Go to the line containing "carries_addr = 1'b1;" in the records below and print it and every following line exactly, on through the line containing "cause_o = EC_CALL_M;", then stop.

Start of Block

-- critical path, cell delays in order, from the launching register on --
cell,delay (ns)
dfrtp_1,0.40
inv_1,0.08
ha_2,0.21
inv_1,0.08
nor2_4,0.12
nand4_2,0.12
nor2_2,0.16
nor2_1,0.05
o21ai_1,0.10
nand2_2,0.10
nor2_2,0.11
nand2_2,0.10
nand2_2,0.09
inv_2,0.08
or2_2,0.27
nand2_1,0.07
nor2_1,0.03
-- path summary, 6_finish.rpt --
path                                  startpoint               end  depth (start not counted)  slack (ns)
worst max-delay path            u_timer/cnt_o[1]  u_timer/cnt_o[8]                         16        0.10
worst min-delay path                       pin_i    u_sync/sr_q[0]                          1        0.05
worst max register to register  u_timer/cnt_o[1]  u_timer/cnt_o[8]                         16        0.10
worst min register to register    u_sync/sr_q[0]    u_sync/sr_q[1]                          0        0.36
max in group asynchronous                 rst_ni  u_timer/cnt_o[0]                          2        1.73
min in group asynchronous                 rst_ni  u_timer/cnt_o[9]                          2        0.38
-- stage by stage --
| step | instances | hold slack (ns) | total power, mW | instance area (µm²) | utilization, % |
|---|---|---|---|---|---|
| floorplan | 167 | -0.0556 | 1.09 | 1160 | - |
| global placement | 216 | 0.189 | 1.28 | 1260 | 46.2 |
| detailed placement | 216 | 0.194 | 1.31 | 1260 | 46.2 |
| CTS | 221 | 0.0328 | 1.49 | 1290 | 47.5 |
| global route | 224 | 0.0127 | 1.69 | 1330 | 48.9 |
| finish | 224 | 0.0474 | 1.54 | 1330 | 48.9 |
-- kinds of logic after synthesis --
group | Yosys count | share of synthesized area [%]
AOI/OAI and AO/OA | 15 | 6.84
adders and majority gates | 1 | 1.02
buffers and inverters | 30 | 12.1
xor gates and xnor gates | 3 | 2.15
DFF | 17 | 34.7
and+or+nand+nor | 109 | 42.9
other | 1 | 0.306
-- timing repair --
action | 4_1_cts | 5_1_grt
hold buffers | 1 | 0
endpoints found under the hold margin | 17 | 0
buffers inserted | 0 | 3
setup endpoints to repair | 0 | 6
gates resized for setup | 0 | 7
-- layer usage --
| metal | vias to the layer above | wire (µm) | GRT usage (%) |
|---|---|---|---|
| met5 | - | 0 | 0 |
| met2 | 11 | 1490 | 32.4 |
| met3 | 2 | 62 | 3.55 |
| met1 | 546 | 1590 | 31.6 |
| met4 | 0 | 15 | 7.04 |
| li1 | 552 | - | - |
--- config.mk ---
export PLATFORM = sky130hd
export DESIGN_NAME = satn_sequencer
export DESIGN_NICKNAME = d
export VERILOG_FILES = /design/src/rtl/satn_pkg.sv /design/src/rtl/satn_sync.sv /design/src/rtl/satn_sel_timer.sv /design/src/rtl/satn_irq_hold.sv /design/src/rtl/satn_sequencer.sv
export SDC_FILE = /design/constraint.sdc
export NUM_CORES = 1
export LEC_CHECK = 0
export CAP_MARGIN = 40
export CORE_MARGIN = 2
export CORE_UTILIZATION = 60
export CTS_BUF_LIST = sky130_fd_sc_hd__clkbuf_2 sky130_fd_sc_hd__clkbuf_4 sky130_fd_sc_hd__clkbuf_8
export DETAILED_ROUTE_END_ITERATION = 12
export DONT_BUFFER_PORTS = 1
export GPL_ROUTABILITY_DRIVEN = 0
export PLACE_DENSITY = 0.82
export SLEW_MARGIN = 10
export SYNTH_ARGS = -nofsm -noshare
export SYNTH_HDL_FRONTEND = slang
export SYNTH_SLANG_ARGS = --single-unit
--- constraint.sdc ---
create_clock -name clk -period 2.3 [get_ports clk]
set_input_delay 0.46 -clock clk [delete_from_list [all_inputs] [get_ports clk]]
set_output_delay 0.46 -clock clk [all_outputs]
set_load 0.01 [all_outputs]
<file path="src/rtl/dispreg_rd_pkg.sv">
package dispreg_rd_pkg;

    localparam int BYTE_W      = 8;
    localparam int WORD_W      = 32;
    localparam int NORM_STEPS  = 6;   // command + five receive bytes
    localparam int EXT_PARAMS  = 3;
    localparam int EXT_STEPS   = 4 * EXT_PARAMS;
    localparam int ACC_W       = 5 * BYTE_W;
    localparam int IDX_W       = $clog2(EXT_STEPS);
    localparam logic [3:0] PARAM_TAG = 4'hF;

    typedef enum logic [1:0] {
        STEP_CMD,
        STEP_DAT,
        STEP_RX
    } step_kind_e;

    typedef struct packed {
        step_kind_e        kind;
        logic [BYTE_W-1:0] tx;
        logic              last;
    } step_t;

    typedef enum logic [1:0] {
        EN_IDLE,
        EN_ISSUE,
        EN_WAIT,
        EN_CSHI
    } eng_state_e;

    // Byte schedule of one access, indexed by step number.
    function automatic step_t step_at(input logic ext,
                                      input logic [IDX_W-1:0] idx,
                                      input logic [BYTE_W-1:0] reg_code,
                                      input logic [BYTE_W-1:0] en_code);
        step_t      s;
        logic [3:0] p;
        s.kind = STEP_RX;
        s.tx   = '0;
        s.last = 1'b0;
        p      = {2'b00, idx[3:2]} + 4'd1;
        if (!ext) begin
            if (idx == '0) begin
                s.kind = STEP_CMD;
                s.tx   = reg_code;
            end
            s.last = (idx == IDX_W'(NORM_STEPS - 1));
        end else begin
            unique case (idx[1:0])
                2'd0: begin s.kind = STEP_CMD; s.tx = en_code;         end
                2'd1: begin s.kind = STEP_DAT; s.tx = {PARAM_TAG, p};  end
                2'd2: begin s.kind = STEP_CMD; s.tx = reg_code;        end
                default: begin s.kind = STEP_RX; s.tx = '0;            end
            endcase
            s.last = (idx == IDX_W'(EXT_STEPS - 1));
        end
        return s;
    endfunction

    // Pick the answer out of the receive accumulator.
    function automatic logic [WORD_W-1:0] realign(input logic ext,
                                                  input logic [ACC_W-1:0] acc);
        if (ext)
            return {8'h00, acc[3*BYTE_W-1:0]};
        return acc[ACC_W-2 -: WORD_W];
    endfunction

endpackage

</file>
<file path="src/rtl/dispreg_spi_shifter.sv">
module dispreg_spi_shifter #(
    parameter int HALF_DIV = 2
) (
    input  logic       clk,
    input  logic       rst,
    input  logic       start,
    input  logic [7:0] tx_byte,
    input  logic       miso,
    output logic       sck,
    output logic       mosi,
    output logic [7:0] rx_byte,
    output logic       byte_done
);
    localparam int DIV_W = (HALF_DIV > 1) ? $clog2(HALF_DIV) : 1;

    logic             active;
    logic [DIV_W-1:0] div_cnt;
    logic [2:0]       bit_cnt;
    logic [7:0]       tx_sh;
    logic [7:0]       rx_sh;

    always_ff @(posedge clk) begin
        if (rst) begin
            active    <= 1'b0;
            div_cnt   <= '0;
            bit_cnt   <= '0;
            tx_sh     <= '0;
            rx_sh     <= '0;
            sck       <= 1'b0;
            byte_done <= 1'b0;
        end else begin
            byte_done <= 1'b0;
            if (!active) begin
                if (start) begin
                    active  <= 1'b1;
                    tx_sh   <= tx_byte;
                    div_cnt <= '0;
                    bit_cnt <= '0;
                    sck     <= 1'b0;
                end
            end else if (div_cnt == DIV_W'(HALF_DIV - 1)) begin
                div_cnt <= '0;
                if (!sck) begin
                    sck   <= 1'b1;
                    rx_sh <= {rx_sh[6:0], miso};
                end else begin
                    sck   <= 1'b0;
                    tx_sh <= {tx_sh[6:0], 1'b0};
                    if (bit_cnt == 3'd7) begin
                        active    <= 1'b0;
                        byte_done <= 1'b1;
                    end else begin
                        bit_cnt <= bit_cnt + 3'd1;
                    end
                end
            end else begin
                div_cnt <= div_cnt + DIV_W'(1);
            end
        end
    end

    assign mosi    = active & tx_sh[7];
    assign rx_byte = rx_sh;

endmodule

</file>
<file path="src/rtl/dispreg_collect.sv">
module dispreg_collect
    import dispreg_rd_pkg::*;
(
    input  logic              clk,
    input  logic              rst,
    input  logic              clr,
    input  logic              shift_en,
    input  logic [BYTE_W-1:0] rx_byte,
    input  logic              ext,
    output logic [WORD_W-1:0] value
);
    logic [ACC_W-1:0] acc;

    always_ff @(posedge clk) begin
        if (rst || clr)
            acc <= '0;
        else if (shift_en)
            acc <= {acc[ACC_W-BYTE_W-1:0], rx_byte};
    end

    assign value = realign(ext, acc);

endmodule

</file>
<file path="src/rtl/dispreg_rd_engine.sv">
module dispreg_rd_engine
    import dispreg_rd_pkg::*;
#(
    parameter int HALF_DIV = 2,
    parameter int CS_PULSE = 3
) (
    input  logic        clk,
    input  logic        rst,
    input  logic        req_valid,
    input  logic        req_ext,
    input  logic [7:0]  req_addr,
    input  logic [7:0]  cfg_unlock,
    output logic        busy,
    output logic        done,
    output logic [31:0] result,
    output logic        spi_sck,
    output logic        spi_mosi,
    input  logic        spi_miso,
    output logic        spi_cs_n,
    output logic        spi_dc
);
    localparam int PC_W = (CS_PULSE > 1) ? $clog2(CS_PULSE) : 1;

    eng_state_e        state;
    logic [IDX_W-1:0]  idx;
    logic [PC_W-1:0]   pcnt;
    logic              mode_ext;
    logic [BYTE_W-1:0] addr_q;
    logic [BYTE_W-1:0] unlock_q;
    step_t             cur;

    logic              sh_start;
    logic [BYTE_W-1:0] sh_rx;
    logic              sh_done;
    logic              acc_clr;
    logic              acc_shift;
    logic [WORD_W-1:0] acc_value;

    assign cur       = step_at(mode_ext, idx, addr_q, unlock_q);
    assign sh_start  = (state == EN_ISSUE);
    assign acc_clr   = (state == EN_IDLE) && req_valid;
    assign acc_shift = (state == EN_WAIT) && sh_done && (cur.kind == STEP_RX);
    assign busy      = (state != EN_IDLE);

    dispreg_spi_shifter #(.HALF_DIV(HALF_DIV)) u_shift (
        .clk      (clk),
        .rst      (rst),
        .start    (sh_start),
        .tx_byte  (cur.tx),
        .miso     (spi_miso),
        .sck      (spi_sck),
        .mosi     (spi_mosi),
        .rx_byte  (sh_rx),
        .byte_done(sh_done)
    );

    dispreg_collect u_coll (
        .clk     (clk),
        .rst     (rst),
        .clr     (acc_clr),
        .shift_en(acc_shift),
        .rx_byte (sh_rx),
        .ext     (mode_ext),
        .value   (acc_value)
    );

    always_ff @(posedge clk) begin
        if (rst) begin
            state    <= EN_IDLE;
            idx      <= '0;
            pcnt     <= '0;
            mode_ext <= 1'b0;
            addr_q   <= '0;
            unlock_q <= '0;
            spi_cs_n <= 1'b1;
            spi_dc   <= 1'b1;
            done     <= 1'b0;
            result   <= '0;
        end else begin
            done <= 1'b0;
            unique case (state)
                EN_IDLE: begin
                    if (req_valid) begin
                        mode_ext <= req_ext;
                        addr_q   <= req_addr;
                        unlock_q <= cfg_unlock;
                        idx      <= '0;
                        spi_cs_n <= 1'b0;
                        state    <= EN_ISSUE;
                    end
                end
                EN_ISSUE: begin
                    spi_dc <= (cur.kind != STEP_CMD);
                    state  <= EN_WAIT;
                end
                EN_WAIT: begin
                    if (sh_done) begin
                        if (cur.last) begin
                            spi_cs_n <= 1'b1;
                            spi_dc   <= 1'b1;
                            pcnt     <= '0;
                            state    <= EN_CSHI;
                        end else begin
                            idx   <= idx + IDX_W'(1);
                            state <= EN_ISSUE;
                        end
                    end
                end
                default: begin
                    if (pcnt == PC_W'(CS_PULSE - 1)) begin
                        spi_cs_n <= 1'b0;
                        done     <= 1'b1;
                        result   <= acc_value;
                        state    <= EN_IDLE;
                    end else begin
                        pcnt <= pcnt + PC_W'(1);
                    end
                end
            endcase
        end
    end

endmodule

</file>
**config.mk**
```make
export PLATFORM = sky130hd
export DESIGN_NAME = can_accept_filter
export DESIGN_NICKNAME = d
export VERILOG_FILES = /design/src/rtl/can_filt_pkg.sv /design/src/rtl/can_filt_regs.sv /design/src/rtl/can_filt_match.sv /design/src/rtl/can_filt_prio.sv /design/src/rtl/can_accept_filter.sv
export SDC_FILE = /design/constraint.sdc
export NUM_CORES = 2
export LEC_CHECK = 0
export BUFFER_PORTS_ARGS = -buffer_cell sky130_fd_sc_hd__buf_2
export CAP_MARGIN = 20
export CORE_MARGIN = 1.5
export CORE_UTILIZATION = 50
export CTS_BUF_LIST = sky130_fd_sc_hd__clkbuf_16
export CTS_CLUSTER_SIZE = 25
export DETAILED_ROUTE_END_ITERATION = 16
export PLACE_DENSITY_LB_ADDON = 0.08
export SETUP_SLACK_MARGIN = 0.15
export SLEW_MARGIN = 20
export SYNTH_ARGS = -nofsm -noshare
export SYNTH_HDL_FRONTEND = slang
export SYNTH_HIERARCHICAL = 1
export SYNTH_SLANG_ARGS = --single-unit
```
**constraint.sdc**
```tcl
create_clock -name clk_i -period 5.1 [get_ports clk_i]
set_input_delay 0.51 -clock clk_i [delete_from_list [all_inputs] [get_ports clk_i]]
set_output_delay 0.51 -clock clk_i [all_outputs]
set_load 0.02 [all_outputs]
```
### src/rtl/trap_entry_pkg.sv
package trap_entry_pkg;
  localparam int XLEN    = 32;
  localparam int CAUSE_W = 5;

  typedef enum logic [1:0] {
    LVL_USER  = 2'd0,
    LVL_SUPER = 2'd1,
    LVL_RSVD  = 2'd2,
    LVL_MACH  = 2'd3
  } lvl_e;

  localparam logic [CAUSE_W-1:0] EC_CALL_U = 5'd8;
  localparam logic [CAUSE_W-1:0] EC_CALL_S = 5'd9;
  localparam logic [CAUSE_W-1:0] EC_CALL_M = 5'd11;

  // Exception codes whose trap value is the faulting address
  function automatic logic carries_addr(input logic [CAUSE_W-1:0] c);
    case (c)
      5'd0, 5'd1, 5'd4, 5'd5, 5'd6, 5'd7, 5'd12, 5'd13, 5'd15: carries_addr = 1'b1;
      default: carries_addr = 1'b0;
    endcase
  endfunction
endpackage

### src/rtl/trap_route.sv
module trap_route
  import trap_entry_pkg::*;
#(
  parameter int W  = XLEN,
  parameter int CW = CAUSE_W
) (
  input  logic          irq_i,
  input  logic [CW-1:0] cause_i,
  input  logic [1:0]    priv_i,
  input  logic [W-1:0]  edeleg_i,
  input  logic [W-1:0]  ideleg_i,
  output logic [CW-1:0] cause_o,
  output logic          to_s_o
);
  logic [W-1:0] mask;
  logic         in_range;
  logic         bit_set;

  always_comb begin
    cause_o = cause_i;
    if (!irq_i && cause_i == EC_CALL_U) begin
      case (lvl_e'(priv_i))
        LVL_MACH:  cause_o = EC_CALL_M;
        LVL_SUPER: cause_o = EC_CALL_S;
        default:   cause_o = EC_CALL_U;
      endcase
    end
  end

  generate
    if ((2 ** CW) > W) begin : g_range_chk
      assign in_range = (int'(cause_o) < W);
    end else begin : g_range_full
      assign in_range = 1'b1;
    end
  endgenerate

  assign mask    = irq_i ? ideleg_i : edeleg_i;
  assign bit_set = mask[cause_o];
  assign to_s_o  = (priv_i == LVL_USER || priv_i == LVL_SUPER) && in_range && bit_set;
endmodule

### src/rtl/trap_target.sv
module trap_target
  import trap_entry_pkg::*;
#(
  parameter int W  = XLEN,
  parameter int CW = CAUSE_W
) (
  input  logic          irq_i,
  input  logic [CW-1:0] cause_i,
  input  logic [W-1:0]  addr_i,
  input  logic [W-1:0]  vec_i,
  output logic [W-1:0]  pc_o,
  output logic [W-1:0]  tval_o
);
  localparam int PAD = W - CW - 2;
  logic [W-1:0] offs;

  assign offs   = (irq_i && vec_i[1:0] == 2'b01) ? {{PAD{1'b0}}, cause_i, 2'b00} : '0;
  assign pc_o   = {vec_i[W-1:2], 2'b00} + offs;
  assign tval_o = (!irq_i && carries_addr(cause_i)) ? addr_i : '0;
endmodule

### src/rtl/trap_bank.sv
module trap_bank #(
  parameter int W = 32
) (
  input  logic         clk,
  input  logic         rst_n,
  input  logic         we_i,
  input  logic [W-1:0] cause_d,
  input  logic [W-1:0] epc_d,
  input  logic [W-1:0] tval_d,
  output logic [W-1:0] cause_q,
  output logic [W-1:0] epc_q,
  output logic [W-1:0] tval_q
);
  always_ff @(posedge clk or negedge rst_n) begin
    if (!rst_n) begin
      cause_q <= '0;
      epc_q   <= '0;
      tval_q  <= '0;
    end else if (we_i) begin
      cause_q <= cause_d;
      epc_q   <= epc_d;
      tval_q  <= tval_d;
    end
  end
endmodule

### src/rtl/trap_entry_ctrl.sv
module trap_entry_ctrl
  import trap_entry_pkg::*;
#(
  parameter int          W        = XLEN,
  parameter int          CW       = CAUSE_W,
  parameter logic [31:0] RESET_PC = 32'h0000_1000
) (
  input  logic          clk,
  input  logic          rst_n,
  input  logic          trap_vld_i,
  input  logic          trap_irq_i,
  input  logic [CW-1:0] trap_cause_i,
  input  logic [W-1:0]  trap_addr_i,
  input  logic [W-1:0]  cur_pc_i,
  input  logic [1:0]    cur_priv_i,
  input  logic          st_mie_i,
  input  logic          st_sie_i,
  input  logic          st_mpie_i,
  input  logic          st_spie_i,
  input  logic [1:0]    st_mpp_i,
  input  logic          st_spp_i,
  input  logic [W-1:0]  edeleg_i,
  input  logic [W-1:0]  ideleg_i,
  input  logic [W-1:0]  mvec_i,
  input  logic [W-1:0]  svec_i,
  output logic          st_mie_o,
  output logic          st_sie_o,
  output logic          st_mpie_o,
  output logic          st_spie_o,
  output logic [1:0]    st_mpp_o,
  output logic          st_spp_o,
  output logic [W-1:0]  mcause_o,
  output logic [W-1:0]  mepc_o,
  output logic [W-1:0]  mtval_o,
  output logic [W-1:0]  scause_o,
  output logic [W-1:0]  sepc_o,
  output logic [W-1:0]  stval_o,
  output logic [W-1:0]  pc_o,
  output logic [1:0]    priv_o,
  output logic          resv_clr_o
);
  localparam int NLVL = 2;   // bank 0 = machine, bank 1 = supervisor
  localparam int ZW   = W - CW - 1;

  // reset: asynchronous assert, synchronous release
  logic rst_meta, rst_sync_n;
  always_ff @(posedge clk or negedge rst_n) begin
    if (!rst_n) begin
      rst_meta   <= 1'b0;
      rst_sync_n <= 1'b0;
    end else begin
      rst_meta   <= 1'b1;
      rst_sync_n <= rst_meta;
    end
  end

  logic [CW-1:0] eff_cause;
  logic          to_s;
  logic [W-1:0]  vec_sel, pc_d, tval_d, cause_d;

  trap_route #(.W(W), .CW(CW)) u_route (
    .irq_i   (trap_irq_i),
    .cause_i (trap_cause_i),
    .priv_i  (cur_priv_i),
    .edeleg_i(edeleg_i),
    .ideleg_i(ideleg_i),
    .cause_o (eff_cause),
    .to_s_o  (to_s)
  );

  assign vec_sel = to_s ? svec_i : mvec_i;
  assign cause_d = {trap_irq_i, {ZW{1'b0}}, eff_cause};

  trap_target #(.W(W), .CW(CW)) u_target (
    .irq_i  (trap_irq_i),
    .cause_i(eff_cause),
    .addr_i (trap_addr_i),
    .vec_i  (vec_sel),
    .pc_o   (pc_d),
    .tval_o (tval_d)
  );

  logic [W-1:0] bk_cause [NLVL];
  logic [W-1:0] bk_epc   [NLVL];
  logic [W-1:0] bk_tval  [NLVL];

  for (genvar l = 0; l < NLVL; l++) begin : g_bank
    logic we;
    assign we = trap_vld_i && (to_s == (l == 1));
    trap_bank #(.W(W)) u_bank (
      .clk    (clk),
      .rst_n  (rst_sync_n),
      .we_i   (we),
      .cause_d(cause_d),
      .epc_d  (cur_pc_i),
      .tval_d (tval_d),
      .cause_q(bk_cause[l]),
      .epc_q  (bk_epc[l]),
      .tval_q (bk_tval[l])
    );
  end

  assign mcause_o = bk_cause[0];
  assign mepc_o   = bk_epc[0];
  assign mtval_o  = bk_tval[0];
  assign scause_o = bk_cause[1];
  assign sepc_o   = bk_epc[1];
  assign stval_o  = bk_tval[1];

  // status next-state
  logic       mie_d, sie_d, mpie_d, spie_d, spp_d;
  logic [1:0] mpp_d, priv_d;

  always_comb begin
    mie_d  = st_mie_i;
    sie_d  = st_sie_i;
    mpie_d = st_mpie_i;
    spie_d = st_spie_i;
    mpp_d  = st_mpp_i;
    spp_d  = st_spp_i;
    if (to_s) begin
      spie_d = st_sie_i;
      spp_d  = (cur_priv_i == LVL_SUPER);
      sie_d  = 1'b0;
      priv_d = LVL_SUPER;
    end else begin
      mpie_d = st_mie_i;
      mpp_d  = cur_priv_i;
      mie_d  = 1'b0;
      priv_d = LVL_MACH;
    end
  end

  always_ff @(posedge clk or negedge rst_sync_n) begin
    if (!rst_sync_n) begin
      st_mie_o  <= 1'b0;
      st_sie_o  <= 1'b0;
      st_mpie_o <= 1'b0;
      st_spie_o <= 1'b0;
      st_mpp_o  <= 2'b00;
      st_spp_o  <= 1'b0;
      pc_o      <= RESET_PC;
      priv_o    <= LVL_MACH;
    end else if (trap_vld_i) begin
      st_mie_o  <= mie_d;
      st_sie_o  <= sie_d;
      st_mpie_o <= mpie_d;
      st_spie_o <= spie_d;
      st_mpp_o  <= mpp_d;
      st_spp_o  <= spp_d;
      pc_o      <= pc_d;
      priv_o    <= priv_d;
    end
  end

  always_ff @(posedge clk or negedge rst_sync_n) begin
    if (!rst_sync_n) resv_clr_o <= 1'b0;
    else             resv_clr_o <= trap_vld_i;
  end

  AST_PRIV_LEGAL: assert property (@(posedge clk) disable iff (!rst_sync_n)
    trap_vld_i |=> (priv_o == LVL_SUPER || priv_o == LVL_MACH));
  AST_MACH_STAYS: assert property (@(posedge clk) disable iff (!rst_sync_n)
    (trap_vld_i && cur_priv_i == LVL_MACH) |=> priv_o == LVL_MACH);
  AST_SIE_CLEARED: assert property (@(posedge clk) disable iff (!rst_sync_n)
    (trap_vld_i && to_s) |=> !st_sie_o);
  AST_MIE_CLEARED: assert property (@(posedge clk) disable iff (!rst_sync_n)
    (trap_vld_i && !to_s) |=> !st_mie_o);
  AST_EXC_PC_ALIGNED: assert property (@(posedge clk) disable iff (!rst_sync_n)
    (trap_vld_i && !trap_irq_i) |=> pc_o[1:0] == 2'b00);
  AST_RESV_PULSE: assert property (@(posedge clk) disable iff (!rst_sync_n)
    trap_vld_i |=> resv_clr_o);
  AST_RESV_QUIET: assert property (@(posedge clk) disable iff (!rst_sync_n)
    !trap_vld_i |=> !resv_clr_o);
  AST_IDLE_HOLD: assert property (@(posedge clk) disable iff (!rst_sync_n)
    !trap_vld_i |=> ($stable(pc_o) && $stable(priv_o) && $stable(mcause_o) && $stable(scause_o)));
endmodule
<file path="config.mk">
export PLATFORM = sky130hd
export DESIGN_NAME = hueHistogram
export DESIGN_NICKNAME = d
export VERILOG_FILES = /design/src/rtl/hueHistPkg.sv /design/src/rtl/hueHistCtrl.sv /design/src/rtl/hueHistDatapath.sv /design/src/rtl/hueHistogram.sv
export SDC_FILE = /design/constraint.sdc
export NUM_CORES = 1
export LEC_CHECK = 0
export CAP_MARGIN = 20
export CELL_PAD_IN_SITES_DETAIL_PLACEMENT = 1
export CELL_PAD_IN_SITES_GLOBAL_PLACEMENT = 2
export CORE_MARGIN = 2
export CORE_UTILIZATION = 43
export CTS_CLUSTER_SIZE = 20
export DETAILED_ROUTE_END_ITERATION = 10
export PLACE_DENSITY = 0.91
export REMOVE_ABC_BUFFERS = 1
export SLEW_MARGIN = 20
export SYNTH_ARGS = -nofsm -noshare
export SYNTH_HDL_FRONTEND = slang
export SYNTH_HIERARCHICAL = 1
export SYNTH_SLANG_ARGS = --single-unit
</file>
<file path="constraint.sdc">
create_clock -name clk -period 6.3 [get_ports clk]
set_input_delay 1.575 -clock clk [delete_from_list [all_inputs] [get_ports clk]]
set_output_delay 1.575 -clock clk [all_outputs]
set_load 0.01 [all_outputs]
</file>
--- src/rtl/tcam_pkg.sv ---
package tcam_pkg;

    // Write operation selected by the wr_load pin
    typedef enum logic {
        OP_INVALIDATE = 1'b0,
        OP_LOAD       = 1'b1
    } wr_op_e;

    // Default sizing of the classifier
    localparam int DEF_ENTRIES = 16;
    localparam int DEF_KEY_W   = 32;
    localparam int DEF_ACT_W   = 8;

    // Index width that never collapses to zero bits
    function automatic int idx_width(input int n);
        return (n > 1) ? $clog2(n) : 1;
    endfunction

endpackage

End of Block

▶ Task solution
      5'd0, 5'd1, 5'd4, 5'd5, 5'd6, 5'd7, 5'd12, 5'd13, 5'd15: carries_addr = 1'b1;
      default: carries_addr = 1'b0;
    endcase
  endfunction
endpackage

### src/rtl/trap_route.sv
module trap_route
  import trap_entry_pkg::*;
#(
  parameter int W  = XLEN,
  parameter int CW = CAUSE_W
) (
  input  logic          irq_i,
  input  logic [CW-1:0] cause_i,
  input  logic [1:0]    priv_i,
  input  logic [W-1:0]  edeleg_i,
  input  logic [W-1:0]  ideleg_i,
  output logic [CW-1:0] cause_o,
  output logic          to_s_o
);
  logic [W-1:0] mask;
  logic         in_range;
  logic         bit_set;

  always_comb begin
    cause_o = cause_i;
    if (!irq_i && cause_i == EC_CALL_U) begin
      case (lvl_e'(priv_i))
        LVL_MACH:  cause_o = EC_CALL_M;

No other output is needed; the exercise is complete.